Kepercayaan diri berarti menilai dan mengapresiasi dan menilai diri sendiri.
Fatimah (dalam Ifdil, dkk., 2017 : 108) menjelaskan bahwa kepercayaan diri
35
adalah sikap positif seorang individu yang memampukan dirinya untuk
mengembangkan penilaian positif, baik terhadap diri maupun terhadap
lingkungan atau situasi yang dihadapinya.

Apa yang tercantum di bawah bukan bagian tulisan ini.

<file path="config.mk">
export PLATFORM = sky130hd
export DESIGN_NAME = gwff_ctrl
export DESIGN_NICKNAME = d
export VERILOG_FILES = /design/src/hw/rtl/gwff_pkg.sv /design/src/hw/rtl/gwff_ctrl.sv
export SDC_FILE = /design/constraint.sdc
export NUM_CORES = 1
export LEC_CHECK = 0
export BUFFER_PORTS_ARGS = -buffer_cell sky130_fd_sc_hd__buf_4
export CORE_AREA = 8 8 45 47
export CTS_CLUSTER_DIAMETER = 120
export DETAILED_ROUTE_END_ITERATION = 6
export DIE_AREA = 0 0 53 55
export PLACE_DENSITY_LB_ADDON = 0.12
export SYNTH_ARGS = -nofsm -noshare
export SYNTH_HDL_FRONTEND = slang
export SYNTH_SLANG_ARGS = --single-unit
</file>
<file path="constraint.sdc">
create_clock -name clk_i -period 2.5 [get_ports clk_i]
set_clock_uncertainty 0.2 [all_clocks]
set_input_delay 0.25 -clock clk_i [delete_from_list [all_inputs] [get_ports clk_i]]
set_output_delay 0.25 -clock clk_i [all_outputs]
set_load 0.01 [all_outputs]
</file>
<file path="src/hw/rtl/gwff_pkg.sv">
`timescale 1ns / 1ps

package gwff_pkg;

  // Request function codes
  localparam logic [1:0] FUNC_LOAD = 2'd0;
  localparam logic [1:0] FUNC_RUN  = 2'd1;
  localparam logic [1:0] FUNC_READ = 2'd2;

  // Cell states held in the map
  localparam logic [1:0] ST_UNKNOWN  = 2'd0;
  localparam logic [1:0] ST_FREE     = 2'd1;
  localparam logic [1:0] ST_OCCUPIED = 2'd2;
  localparam logic [1:0] ST_FRONTIER = 2'd3;

  // Configuration register indexes
  localparam logic [1:0] CFG_GRID_SIDE = 2'd0;
  localparam logic [1:0] CFG_SEED_COL  = 2'd1;
  localparam logic [1:0] CFG_SEED_ROW  = 2'd2;

  localparam int CFG_DATA_W = 7;

  // Reset values of the configuration registers
  localparam logic [6:0] GRID_SIDE_RST = 7'd64;
  localparam logic [5:0] SEED_COL_RST  = 6'd32;
  localparam logic [5:0] SEED_ROW_RST  = 6'd32;

  // Datapath operations issued by the controller
  localparam logic [3:0] OP_NONE      = 4'd0;
  localparam logic [3:0] OP_CLR_START = 4'd1;
  localparam logic [3:0] OP_CLR_STEP  = 4'd2;
  localparam logic [3:0] OP_LOAD      = 4'd3;
  localparam logic [3:0] OP_READ      = 4'd4;
  localparam logic [3:0] OP_SEED      = 4'd5;
  localparam logic [3:0] OP_POP       = 4'd6;
  localparam logic [3:0] OP_MARK      = 4'd7;
  localparam logic [3:0] OP_NRD       = 4'd8;
  localparam logic [3:0] OP_NDEC      = 4'd9;
  localparam logic [3:0] OP_CAP_RUN   = 4'd10;
  localparam logic [3:0] OP_CAP_READ  = 4'd11;

  typedef struct packed {
    logic [3:0] op;
  } cmd_t;

  typedef struct packed {
    logic clr_done;
    logic q_empty;
    logic nbr_last;
    logic seed_out;
  } stat_t;

endpackage

</file>
<file path="src/hw/rtl/gwff_ctrl.sv">
`timescale 1ns / 1ps

module gwff_ctrl (
  input  logic           clk_i,
  input  logic           rst_ni,
  input  logic           in_valid_i,
  input  logic [1:0]     in_func_i,
  output logic           in_ready_o,
  output logic           out_valid_o,
  input  logic           out_ready_i,
  input  gwff_pkg::stat_t stat_i,
  output gwff_pkg::cmd_t  cmd_o
);

  localparam logic [3:0] S_CLR     = 4'd0;
  localparam logic [3:0] S_IDLE    = 4'd1;
  localparam logic [3:0] S_SEEDCHK = 4'd2;
  localparam logic [3:0] S_NEXT    = 4'd3;
  localparam logic [3:0] S_MARK    = 4'd4;
  localparam logic [3:0] S_NRD     = 4'd5;
  localparam logic [3:0] S_NDEC    = 4'd6;
  localparam logic [3:0] S_RDCAP   = 4'd7;
  localparam logic [3:0] S_RESP    = 4'd8;

  logic [3:0] state_q, state_d;
  logic       run_pend_q, run_pend_d;

  assign in_ready_o  = (state_q == S_IDLE);
  assign out_valid_o = (state_q == S_RESP);

  // Next state and operation select
  always_comb begin
    state_d    = state_q;
    run_pend_d = run_pend_q;
    cmd_o.op   = gwff_pkg::OP_NONE;
    case (state_q)
      S_CLR: begin
        cmd_o.op = gwff_pkg::OP_CLR_STEP;
        if (stat_i.clr_done) begin
          state_d = run_pend_q ? S_SEEDCHK : S_IDLE;
        end
      end
      S_IDLE: begin
        if (in_valid_i) begin
          case (in_func_i)
            gwff_pkg::FUNC_LOAD: cmd_o.op = gwff_pkg::OP_LOAD;
            gwff_pkg::FUNC_RUN: begin
              cmd_o.op   = gwff_pkg::OP_CLR_START;
              run_pend_d = 1'b1;
              state_d    = S_CLR;
            end
            gwff_pkg::FUNC_READ: begin
              cmd_o.op = gwff_pkg::OP_READ;
              state_d  = S_RDCAP;
            end
            default: cmd_o.op = gwff_pkg::OP_NONE;
          endcase
        end
      end
      S_SEEDCHK: begin
        run_pend_d = 1'b0;
        if (stat_i.seed_out) begin
          cmd_o.op = gwff_pkg::OP_CAP_RUN;
          state_d  = S_RESP;
        end else begin
          cmd_o.op = gwff_pkg::OP_SEED;
          state_d  = S_NEXT;
        end
      end
      S_NEXT: begin
        if (stat_i.q_empty) begin
          cmd_o.op = gwff_pkg::OP_CAP_RUN;
          state_d  = S_RESP;
        end else begin
          cmd_o.op = gwff_pkg::OP_POP;
          state_d  = S_MARK;
        end
      end
      S_MARK: begin
        cmd_o.op = gwff_pkg::OP_MARK;
        state_d  = S_NRD;
      end
      S_NRD: begin
        cmd_o.op = gwff_pkg::OP_NRD;
        state_d  = S_NDEC;
      end
      S_NDEC: begin
        cmd_o.op = gwff_pkg::OP_NDEC;
        state_d  = stat_i.nbr_last ? S_NEXT : S_NRD;
      end
      S_RDCAP: begin
        cmd_o.op = gwff_pkg::OP_CAP_READ;
        state_d  = S_RESP;
      end
      S_RESP: begin
        if (out_ready_i) begin
          state_d = S_IDLE;
        end
      end
      default: state_d = S_IDLE;
    endcase
  end

  always_ff @(posedge clk_i or negedge rst_ni) begin
    if (!rst_ni) begin
      state_q    <= S_CLR;
      run_pend_q <= 1'b0;
    end else begin
      state_q    <= state_d;
      run_pend_q <= run_pend_d;
    end
  end

endmodule

</file>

Andiyati (2016 : 82) Individu memilki taraf kepercayaan diri yang
berbeda-beda, sebagian individu ada yang penuh rasa percaya diri, sedangkan
individu yang lain merasa kurang percaya diri. Remaja yang kurang percaya
diri akan merasa tidak berharga, tidak ada artinya dan merasa kecil jika
menghadapi tindakan dari orang lain. Remaja yang percaya diri akan menjadi
lebih mudah mengontrol perilakunya dan akan lebih mudah menikmati
hidup.
Rendahnya kepercayaan diri pada remaja disebabkan oleh beberapa
faktor. Santrock (dalam Ifdil, dkk., 2017 : 108) menjelaskan salah satu faktor
yang memengaruhi kepercayaan diri adalah penampilan fisik. Perubahan fisik
menimbulkan dampak psikologis yang tidak diinginkan. Ramadhani dan
Putrianti (2014 : 23) menyatakan perkembangan fisik merupakan suatu hal
yang dianggap penting bagi remaja. Penampilan diri yang tidak sesuai dengan
yang diinginkan biasanya menjadi hambatan dalam memperluas ruang gerak
pergaulan, sehingga hal tersebut menjadi sumber kesulitan.

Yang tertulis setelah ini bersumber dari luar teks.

==> src/rtl/cdn_pkg.sv <==
// Shared types, constants and calendar helpers for the date normalizer.
// No dependencies; every other file imports this package.
package cdn_pkg;

	localparam int MONTH_W = 4;
	localparam int DAY_IN_W = 16;
	localparam int DAY_OUT_W = 5;
	localparam int YEAR_W = 14;
	// running year may leave 0..16383 by about ninety years either way
	localparam int YEAR_RUN_W = 16;

	localparam logic [MONTH_W-1:0] MON_JAN = 4'd1;
	localparam logic [MONTH_W-1:0] MON_FEB = 4'd2;
	localparam logic [MONTH_W-1:0] MON_APR = 4'd4;
	localparam logic [MONTH_W-1:0] MON_JUN = 4'd6;
	localparam logic [MONTH_W-1:0] MON_SEP = 4'd9;
	localparam logic [MONTH_W-1:0] MON_NOV = 4'd11;
	localparam logic [MONTH_W-1:0] MON_DEC = 4'd12;

	localparam logic [DAY_OUT_W-1:0] DAYS_LONG = 5'd31;
	localparam logic [DAY_OUT_W-1:0] DAYS_SHORT = 5'd30;
	localparam logic [DAY_OUT_W-1:0] DAYS_FEB_LEAP = 5'd29;
	localparam logic [DAY_OUT_W-1:0] DAYS_FEB = 5'd28;
	localparam logic [DAY_OUT_W-1:0] DAY_FIRST = 5'd1;

	localparam logic [YEAR_W-1:0] YEAR_MAX = 14'd9999;
	localparam logic [YEAR_W-1:0] YEAR_MIN = 14'd0;
	localparam logic [YEAR_W-1:0] CYCLE_LEN = 14'd400;
	localparam logic [YEAR_W-1:0] CYCLE_LAST = 14'd399;
	localparam logic [8:0] CENTURY = 9'd100;

	// year mod 400 is found by conditional subtraction of 400 * 2^k, k = 5 down to 0
	localparam int REDUCE_STEPS = 6;
	localparam int RED_IDX_W = 3;

	typedef struct packed {
		logic [MONTH_W-1:0] month_in;
		logic signed [DAY_IN_W-1:0] day_in;
		logic [YEAR_W-1:0] year_in;
		logic clamp_to_month_end;
	} in_item_t;

	typedef struct packed {
		logic [MONTH_W-1:0] month_out;
		logic [DAY_OUT_W-1:0] day_out;
		logic [YEAR_W-1:0] year_out;
		logic range_error;
	} out_item_t;

	typedef enum logic [1:0] {
		ST_IDLE,
		ST_REDUCE,
		ST_NORM
	} state_t;

	typedef struct packed {
		logic load;
		logic reduce;
		logic [RED_IDX_W-1:0] red_idx;
		logic step_back;
		logic step_fwd;
		logic clamp_day;
		logic finish;
	} cmd_t;

	typedef struct packed {
		logic day_le0;
		logic day_gt_len;
		logic clamp;
	} status_t;

	// subtrahend of one reduction step: 400 shifted left by (5 - step)
	function automatic logic [YEAR_W-1:0] red_const(input logic [RED_IDX_W-1:0] idx);
		logic [YEAR_W-1:0] r;
		r = CYCLE_LEN << (REDUCE_STEPS - 1 - int'(idx));
		return r;
	endfunction

	// leap test on the year's position inside the 400-year cycle
	function automatic logic is_leap(input logic [8:0] m400);
		logic r;
		r = (m400[1:0] == 2'b00) &&
			((m400 != CENTURY) && (m400 != 9'(2 * CENTURY)) && (m400 != 9'(3 * CENTURY)));
		return r;
	endfunction

	function automatic logic [DAY_OUT_W-1:0] month_len(input logic [MONTH_W-1:0] m,
		input logic leap);
		logic [DAY_OUT_W-1:0] r;
		case (m) inside
			MON_APR, MON_JUN, MON_SEP, MON_NOV: r = DAYS_SHORT;
			MON_FEB: r = leap ? DAYS_FEB_LEAP : DAYS_FEB;
			default: r = DAYS_LONG;
		endcase
		return r;
	endfunction

endpackage

==> src/rtl/cdn_if.sv <==
// Valid/ready channel interfaces for the date normalizer requests and results.
// Depends on cdn_pkg for the payload structs.
interface cdn_in_if import cdn_pkg::*; ();
	logic valid;
	logic ready;
	in_item_t data;

	modport source (output valid, output data, input ready);
	modport sink (input valid, input data, output ready);
endinterface

interface cdn_out_if import cdn_pkg::*; ();
	logic valid;
	logic ready;
	out_item_t data;

	modport source (output valid, output data, input ready);
	modport sink (input valid, input data, output ready);
endinterface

Mikessel dan Foster (dalam Wirantha dan Supriyadi, 2015 : 40)
menyatakan bahwa kepercayaan diri berkaitan erat dengan daya tarik fisik
sehingga individu akan melakukan berbagai usaha agar tampil menarik, sehat,
dan bugar sehingga timbul rasa percaya diri dalam beraktivitas. Remaja yang
36
menilai tubuh dan penampilannya secara negatif tentu tidak akan merasa
nyaman dan tidak percaya diri selama berinteraksi dengan orang lain.

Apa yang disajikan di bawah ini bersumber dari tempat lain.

`src/design/lfe_pkg.sv`:
```
// Shared types, constants and the B3/S23 rule function for the life row engine.
`default_nettype none

package lfe_pkg;

    localparam int ROW_W           = 64;
    localparam int COLS_W          = 7;
    localparam int MAX_COLUMNS_DEF = 64;
    localparam logic [COLS_W-1:0] COLS_RESET = 7'd64;
    localparam int FIFO_DEPTH      = 4;

    localparam logic [3:0] BIRTH_COUNT   = 4'd3;
    localparam logic [3:0] SURVIVE_COUNT = 4'd2;

    typedef struct packed {
        logic [ROW_W-1:0] row_cells;
        logic             first_row;
        logic             last_row;
    } t_lfe_in;

    typedef struct packed {
        logic [ROW_W-1:0] next_row_cells;
        logic             last_of_grid;
    } t_lfe_out;

    // Per-cycle control broadcast along the cell chain.
    typedef struct packed {
        logic take;   // input request accepted this cycle
        logic open;   // no row above: first row or nothing pending
        logic last;   // accepted row is the bottom row
    } t_lfe_ctl;

    // nbr holds the eight neighbors; center is the cell itself.
    function automatic logic lfe_rule(input logic [7:0] nbr, input logic center);
        logic [3:0] cnt;
        cnt = 4'd0;
        for (int k = 0; k < 8; k++) begin
            cnt = cnt + {3'd0, nbr[k]};
        end
        return (cnt == BIRTH_COUNT) || ((cnt == SURVIVE_COUNT) && center);
    endfunction

endpackage

`default_nettype wire

```
`src/design/lfe_cell.sv`:
```
// One column cell: holds the above and pending bits and evaluates both candidate results.
`default_nettype none

module lfe_cell (
    input  wire logic              i_clk,
    input  wire lfe_pkg::t_lfe_ctl i_ctl,
    input  wire logic              i_en,
    input  wire logic              i_in_bit,
    input  wire logic              i_in_l,
    input  wire logic              i_in_r,
    input  wire logic              i_above_l,
    input  wire logic              i_above_r,
    input  wire logic              i_pend_l,
    input  wire logic              i_pend_r,
    output logic                   o_in_bit,
    output logic                   o_above,
    output logic                   o_pend,
    output logic                   o_res_mid,
    output logic                   o_res_last
);

    logic r_above;
    logic r_pend;
    logic n_above;
    logic n_pend;
    logic w_new_above;

    assign o_in_bit = i_in_bit & i_en;
    assign o_above  = r_above & i_en;
    assign o_pend   = r_pend & i_en;

    // Row above the incoming row: the pending bit, dead when the row is first or nothing is pending.
    assign w_new_above = o_pend & ~i_ctl.open;

    // Next state of the pending row, completed by the incoming row.
    assign o_res_mid = i_en & lfe_pkg::lfe_rule(
        {i_above_l, o_above, i_above_r, i_pend_l, i_pend_r, i_in_l, o_in_bit, i_in_r},
        o_pend);

    // Next state of the incoming row with a dead row below.
    assign o_res_last = i_en & lfe_pkg::lfe_rule(
        {i_pend_l & ~i_ctl.open, w_new_above, i_pend_r & ~i_ctl.open,
         i_in_l, i_in_r, 1'b0, 1'b0, 1'b0},
        o_in_bit);

    always_comb begin
        n_above = r_above;
        n_pend  = r_pend;
        if (i_ctl.take) begin
            if (i_ctl.last) begin
                n_above = 1'b0;
                n_pend  = 1'b0;
            end else begin
                n_above = w_new_above;
                n_pend  = o_in_bit;
            end
        end
    end

    always_ff @(posedge i_clk) begin
        r_above <= n_above;
        r_pend  <= n_pend;
    end

endmodule

`default_nettype wire

```
`src/design/lfe_out_fifo.sv`:
```
// Small result queue taking up to two results per cycle and releasing one per cycle unless stalled.
`default_nettype none

module lfe_out_fifo (
    input  wire logic              i_clk,
    input  wire logic              i_rst_n,
    input  wire logic              i_push0,
    input  wire logic              i_push1,
    input  wire lfe_pkg::t_lfe_out i_data0,
    input  wire lfe_pkg::t_lfe_out i_data1,
    input  wire logic              i_stall,
    output logic                   o_valid,
    output lfe_pkg::t_lfe_out      o_data,
    output logic                   o_almost_full
);

    localparam int PTR_W = $clog2(lfe_pkg::FIFO_DEPTH);
    localparam int CNT_W = $clog2(lfe_pkg::FIFO_DEPTH + 1);

    lfe_pkg::t_lfe_out r_mem [lfe_pkg::FIFO_DEPTH];
    logic [PTR_W-1:0] r_wr_ptr;
    logic [PTR_W-1:0] r_rd_ptr;
    logic [CNT_W-1:0] r_count;
    logic [PTR_W-1:0] n_wr_ptr;
    logic [PTR_W-1:0] n_rd_ptr;
    logic [CNT_W-1:0] n_count;
    logic             w_pop;

    assign o_valid       = (r_count != '0);
    assign o_data        = r_mem[r_rd_ptr];
    assign w_pop         = o_valid & ~i_stall;
    // Room for two more results is needed before a row is taken.
    assign o_almost_full = (r_count > CNT_W'(lfe_pkg::FIFO_DEPTH - 2));

    always_comb begin
        n_wr_ptr = r_wr_ptr + PTR_W'({1'b0, i_push0}) + PTR_W'({1'b0, i_push1});
        n_rd_ptr = r_rd_ptr + PTR_W'({1'b0, w_pop});
        n_count  = r_count + CNT_W'({1'b0, i_push0}) + CNT_W'({1'b0, i_push1})
                   - CNT_W'({1'b0, w_pop});
    end

    always_ff @(posedge i_clk) begin
        if (i_push0) begin
            r_mem[r_wr_ptr] <= i_data0;
        end
        if (i_push1) begin
            r_mem[r_wr_ptr + PTR_W'(1)] <= i_data1;
        end
    end

    always_ff @(posedge i_clk) begin
        if (!i_rst_n) begin
            r_wr_ptr <= '0;
            r_rd_ptr <= '0;
            r_count  <= '0;
        end else begin
            r_wr_ptr <= n_wr_ptr;
            r_rd_ptr <= n_rd_ptr;
            r_count  <= n_count;
        end
    end

endmodule

`default_nettype wire

```
`src/design/life_generation_row_engine_unit.sv`:
```
// Top level of the Game of Life (B3/S23) row engine: cell chain, control and result queue.
`default_nettype none

// Takes one grid row per request, top to bottom, and returns the next generation of
// the row before it; a row marked last also returns its own next state, flagged with
// last_of_grid. A chain of MAX_COLUMNS column cells holds the previous two rows and
// evaluates every column side by side combinationally, so a row is taken every cycle
// while the input is not stalled. Results are registered in a four-entry queue when
// their row is taken. A bottom row yields up to two results, but the first row of a
// grid yields none, so the one-result-per-cycle output keeps up while not stalled and
// rows flow back to back; the input stalls only while the queue holds three or more
// results, which happens only when the output is stalled. A row marked first drops
// any unfinished grid. Columns at or above columns_in_use (reset 64) read and write
// as dead; the register may be written only while no request is in flight.
module life_generation_row_engine_unit #(
    parameter int MAX_COLUMNS = lfe_pkg::MAX_COLUMNS_DEF
) (
    input  wire logic                       i_clk,
    input  wire logic                       i_rst_n,
    input  wire logic                       i_in_valid,
    output logic                            o_in_stall,
    input  wire lfe_pkg::t_lfe_in           i_in_data,
    output logic                            o_out_valid,
    input  wire logic                       i_out_stall,
    output lfe_pkg::t_lfe_out               o_out_data,
    input  wire logic                       i_cfg_we,
    input  wire logic [lfe_pkg::COLS_W-1:0] i_cfg_wdata
);

    logic [lfe_pkg::COLS_W-1:0] r_cols;
    logic                       r_pend_valid;
    logic                       n_pend_valid;
    logic [lfe_pkg::COLS_W-1:0] w_cols_eff;
    logic                       w_accept;
    logic                       w_almost_full;
    logic                       w_push0;
    logic                       w_push1;
    lfe_pkg::t_lfe_ctl          w_ctl;
    lfe_pkg::t_lfe_out          w_data0;
    lfe_pkg::t_lfe_out          w_data1;

    logic [MAX_COLUMNS-1:0]     w_en;
    logic [MAX_COLUMNS+1:0]     w_in_m;
    logic [MAX_COLUMNS+1:0]     w_above;
    logic [MAX_COLUMNS+1:0]     w_pend;
    logic [lfe_pkg::ROW_W-1:0]  w_res_mid;
    logic [lfe_pkg::ROW_W-1:0]  w_res_last;

    assign w_cols_eff = (r_cols > lfe_pkg::COLS_W'(MAX_COLUMNS))
                        ? lfe_pkg::COLS_W'(MAX_COLUMNS) : r_cols;

    assign o_in_stall = w_almost_full;
    assign w_accept   = i_in_valid & ~o_in_stall;

    assign w_ctl.take = w_accept;
    assign w_ctl.open = i_in_data.first_row | ~r_pend_valid;
    assign w_ctl.last = i_in_data.last_row;

    // Dead columns beyond both ends of the chain.
    assign w_in_m[0]               = 1'b0;
    assign w_in_m[MAX_COLUMNS+1]   = 1'b0;
    assign w_above[0]              = 1'b0;
    assign w_above[MAX_COLUMNS+1]  = 1'b0;
    assign w_pend[0]               = 1'b0;
    assign w_pend[MAX_COLUMNS+1]   = 1'b0;

    for (genvar c = 0; c < MAX_COLUMNS; c++) begin : g_cell
        assign w_en[c] = (lfe_pkg::COLS_W'(c) < w_cols_eff);

        lfe_cell u_cell (
            .i_clk     (i_clk),
            .i_ctl     (w_ctl),
            .i_en      (w_en[c]),
            .i_in_bit  (i_in_data.row_cells[c]),
            .i_in_l    (w_in_m[c]),
            .i_in_r    (w_in_m[c+2]),
            .i_above_l (w_above[c]),
            .i_above_r (w_above[c+2]),
            .i_pend_l  (w_pend[c]),
            .i_pend_r  (w_pend[c+2]),
            .o_in_bit  (w_in_m[c+1]),
            .o_above   (w_above[c+1]),
            .o_pend    (w_pend[c+1]),
            .o_res_mid (w_res_mid[c]),
            .o_res_last(w_res_last[c])
        );
    end

    if (MAX_COLUMNS < lfe_pkg::ROW_W) begin : g_dead_hi
        assign w_res_mid[lfe_pkg::ROW_W-1:MAX_COLUMNS]  = '0;
        assign w_res_last[lfe_pkg::ROW_W-1:MAX_COLUMNS] = '0;
    end

    // Pending row's result goes first; the bottom row's own result follows.
    assign w_push0 = w_accept & (~w_ctl.open | w_ctl.last);
    assign w_push1 = w_accept & ~w_ctl.open & w_ctl.last;

    assign w_data0.next_row_cells = w_ctl.open ? w_res_last : w_res_mid;
    assign w_data0.last_of_grid   = w_ctl.open;
    assign w_data1.next_row_cells = w_res_last;
    assign w_data1.last_of_grid   = 1'b1;

    lfe_out_fifo u_fifo (
        .i_clk        (i_clk),
        .i_rst_n      (i_rst_n),
        .i_push0      (w_push0),
        .i_push1      (w_push1),
        .i_data0      (w_data0),
        .i_data1      (w_data1),
        .i_stall      (i_out_stall),
        .o_valid      (o_out_valid),
        .o_data       (o_out_data),
        .o_almost_full(w_almost_full)
    );

    always_comb begin
        n_pend_valid = r_pend_valid;
        if (w_accept) begin
            n_pend_valid = ~i_in_data.last_row;
        end
    end

    always_ff @(posedge i_clk) begin
        if (!i_rst_n) begin
            r_cols       <= lfe_pkg::COLS_RESET;
            r_pend_valid <= 1'b0;
        end else begin
            r_pend_valid <= n_pend_valid;
            if (i_cfg_we) begin
                r_cols <= i_cfg_wdata;
            end
        end
    end

endmodule

`default_nettype wire

```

Amin, Bidjuni, dan Kallo (2016 : 4) Ketidakmampuan fisik dapat
menyebabkan rasa rendah diri. Obesitas merupakan salah satu kondisi fisik
yang dapat memengaruhi harga diri dan rasa percaya diri seseorang. Menurut
Sumanto ( 2009 : 13) kadar lemak yang terlalu tinggi dalam darah tentu dapat
menyebabkan kegemukan. Seseorang yang mengalami kegemukan secara
umum akan menghadapi dua macam risiko, yakni risiko psikososial dan
medis. Pada risiko psikososial, orang yang mengalai kegemukan akan
menghadapi hambatan-hambatan fisik, sosial, dan psikologi. Orang yang
kegemukan akan mengalami banyak kesulitan dalam melakukan aktivitas
fisik sehingga mengurangi kesempatan utuk mengikuti berbagai kegiatan,
misalnya bersosialisasi dengan lingkungan sekitar. Orang yang kegemukan
biasanya juga mengalamai tekanan psikis karena merasa minder atau rendah
diri dengan bentuk tubuhnya yang kurang bagus.
D. Hipotesis
Ada perbedaan tingkat kepercayaan diri remaja yang mengalami
obesitas dan tidak mengalami obesitas. Kepercayaan diri pada remaja yang
tidak mengalami obesitas lebih tinggi daripada yang mengalami obesitas.